EXERCISE DATA:
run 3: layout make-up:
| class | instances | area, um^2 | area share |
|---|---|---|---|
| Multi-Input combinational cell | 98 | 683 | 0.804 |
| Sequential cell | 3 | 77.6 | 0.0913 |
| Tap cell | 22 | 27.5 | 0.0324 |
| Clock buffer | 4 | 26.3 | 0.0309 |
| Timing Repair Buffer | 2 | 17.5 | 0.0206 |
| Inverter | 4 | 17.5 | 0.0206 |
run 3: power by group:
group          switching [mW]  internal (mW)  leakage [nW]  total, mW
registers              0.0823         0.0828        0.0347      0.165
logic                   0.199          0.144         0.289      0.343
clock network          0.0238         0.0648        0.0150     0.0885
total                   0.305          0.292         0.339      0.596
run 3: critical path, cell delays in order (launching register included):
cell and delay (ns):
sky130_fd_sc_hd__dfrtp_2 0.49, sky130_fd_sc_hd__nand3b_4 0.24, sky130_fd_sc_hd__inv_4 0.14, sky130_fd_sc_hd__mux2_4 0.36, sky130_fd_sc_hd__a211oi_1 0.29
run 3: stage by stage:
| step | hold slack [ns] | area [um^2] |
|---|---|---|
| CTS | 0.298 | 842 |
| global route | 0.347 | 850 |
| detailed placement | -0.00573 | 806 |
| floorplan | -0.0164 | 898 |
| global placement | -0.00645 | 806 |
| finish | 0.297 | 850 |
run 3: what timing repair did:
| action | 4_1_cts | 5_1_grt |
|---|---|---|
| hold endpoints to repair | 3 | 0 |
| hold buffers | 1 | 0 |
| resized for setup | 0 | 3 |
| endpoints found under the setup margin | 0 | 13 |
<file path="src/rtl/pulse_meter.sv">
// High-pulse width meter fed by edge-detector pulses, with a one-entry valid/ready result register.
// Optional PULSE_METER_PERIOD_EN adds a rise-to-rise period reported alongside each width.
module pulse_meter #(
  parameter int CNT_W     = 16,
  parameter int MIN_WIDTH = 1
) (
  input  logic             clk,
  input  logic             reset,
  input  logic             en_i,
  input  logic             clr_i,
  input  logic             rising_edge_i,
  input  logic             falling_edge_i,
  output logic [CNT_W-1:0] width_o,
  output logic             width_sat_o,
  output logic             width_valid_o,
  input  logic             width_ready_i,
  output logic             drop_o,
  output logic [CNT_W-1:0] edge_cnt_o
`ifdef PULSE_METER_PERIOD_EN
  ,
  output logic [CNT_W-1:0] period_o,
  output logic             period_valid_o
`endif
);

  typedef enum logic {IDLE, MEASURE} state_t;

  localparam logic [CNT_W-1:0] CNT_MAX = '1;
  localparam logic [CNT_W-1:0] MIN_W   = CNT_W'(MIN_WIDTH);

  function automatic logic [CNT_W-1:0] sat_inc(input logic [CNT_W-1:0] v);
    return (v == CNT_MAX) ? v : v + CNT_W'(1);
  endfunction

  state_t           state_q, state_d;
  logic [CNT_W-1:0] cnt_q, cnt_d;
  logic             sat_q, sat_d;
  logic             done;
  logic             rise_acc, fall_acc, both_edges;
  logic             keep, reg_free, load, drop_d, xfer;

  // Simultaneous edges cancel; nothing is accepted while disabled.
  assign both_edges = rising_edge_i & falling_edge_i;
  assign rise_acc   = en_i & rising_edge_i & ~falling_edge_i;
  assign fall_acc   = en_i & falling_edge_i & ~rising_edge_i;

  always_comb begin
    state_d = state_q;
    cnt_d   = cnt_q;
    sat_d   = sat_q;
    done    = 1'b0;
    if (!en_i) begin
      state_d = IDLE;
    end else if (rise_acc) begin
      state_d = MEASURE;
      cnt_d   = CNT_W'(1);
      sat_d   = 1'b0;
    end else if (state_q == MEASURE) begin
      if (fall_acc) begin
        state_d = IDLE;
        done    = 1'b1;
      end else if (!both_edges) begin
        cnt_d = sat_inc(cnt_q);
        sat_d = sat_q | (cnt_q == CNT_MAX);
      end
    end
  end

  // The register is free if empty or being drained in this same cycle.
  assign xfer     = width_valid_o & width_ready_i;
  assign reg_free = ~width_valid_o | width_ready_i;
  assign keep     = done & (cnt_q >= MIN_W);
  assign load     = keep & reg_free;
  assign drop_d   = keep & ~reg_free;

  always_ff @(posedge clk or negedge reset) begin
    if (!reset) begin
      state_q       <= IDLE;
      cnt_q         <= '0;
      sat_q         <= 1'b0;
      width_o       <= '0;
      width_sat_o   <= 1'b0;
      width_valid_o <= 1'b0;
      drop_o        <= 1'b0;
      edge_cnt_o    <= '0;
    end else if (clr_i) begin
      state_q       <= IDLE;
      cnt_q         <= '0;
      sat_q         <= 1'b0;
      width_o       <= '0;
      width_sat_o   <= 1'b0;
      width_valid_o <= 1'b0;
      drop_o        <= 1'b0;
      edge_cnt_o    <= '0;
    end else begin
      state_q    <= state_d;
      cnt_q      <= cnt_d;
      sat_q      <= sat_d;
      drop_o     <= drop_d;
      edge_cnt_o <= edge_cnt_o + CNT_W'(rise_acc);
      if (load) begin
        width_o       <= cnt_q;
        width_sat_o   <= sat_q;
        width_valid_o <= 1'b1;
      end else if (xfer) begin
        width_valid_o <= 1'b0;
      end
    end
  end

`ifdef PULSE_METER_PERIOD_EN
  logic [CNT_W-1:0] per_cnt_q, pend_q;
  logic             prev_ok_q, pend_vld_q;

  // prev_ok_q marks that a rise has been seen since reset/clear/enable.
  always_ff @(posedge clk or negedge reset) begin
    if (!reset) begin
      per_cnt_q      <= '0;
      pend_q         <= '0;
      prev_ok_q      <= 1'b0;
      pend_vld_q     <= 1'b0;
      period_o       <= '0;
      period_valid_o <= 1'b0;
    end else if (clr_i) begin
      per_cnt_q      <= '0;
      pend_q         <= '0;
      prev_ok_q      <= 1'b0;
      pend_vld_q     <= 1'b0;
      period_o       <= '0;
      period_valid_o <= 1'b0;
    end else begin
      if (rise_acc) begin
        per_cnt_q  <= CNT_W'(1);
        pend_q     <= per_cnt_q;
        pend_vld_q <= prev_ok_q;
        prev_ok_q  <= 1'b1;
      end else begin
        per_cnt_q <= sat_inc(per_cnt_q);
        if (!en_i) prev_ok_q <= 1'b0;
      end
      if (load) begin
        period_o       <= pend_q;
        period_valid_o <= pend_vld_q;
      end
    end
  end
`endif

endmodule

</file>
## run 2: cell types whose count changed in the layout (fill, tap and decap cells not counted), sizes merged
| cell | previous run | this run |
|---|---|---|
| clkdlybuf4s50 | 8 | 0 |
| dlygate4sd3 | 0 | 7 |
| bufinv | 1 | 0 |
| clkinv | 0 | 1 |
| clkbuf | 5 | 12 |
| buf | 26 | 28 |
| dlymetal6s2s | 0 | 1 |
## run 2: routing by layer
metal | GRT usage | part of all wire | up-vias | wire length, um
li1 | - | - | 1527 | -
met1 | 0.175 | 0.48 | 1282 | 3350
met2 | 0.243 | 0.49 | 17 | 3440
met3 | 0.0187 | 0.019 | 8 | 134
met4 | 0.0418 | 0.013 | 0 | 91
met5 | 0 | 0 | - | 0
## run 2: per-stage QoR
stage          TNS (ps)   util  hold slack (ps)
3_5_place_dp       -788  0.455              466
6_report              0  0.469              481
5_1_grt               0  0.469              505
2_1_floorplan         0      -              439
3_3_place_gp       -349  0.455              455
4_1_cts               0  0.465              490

TASK: Print exactly the lines above, between the one holding "run 3: power" and the one holding "cell and delay", inclusive, and nothing besides.

YOUR RESPONSE:
run 3: power by group:
group          switching [mW]  internal (mW)  leakage [nW]  total, mW
registers              0.0823         0.0828        0.0347      0.165
logic                   0.199          0.144         0.289      0.343
clock network          0.0238         0.0648        0.0150     0.0885
total                   0.305          0.292         0.339      0.596
run 3: critical path, cell delays in order (launching register included):
cell and delay (ns):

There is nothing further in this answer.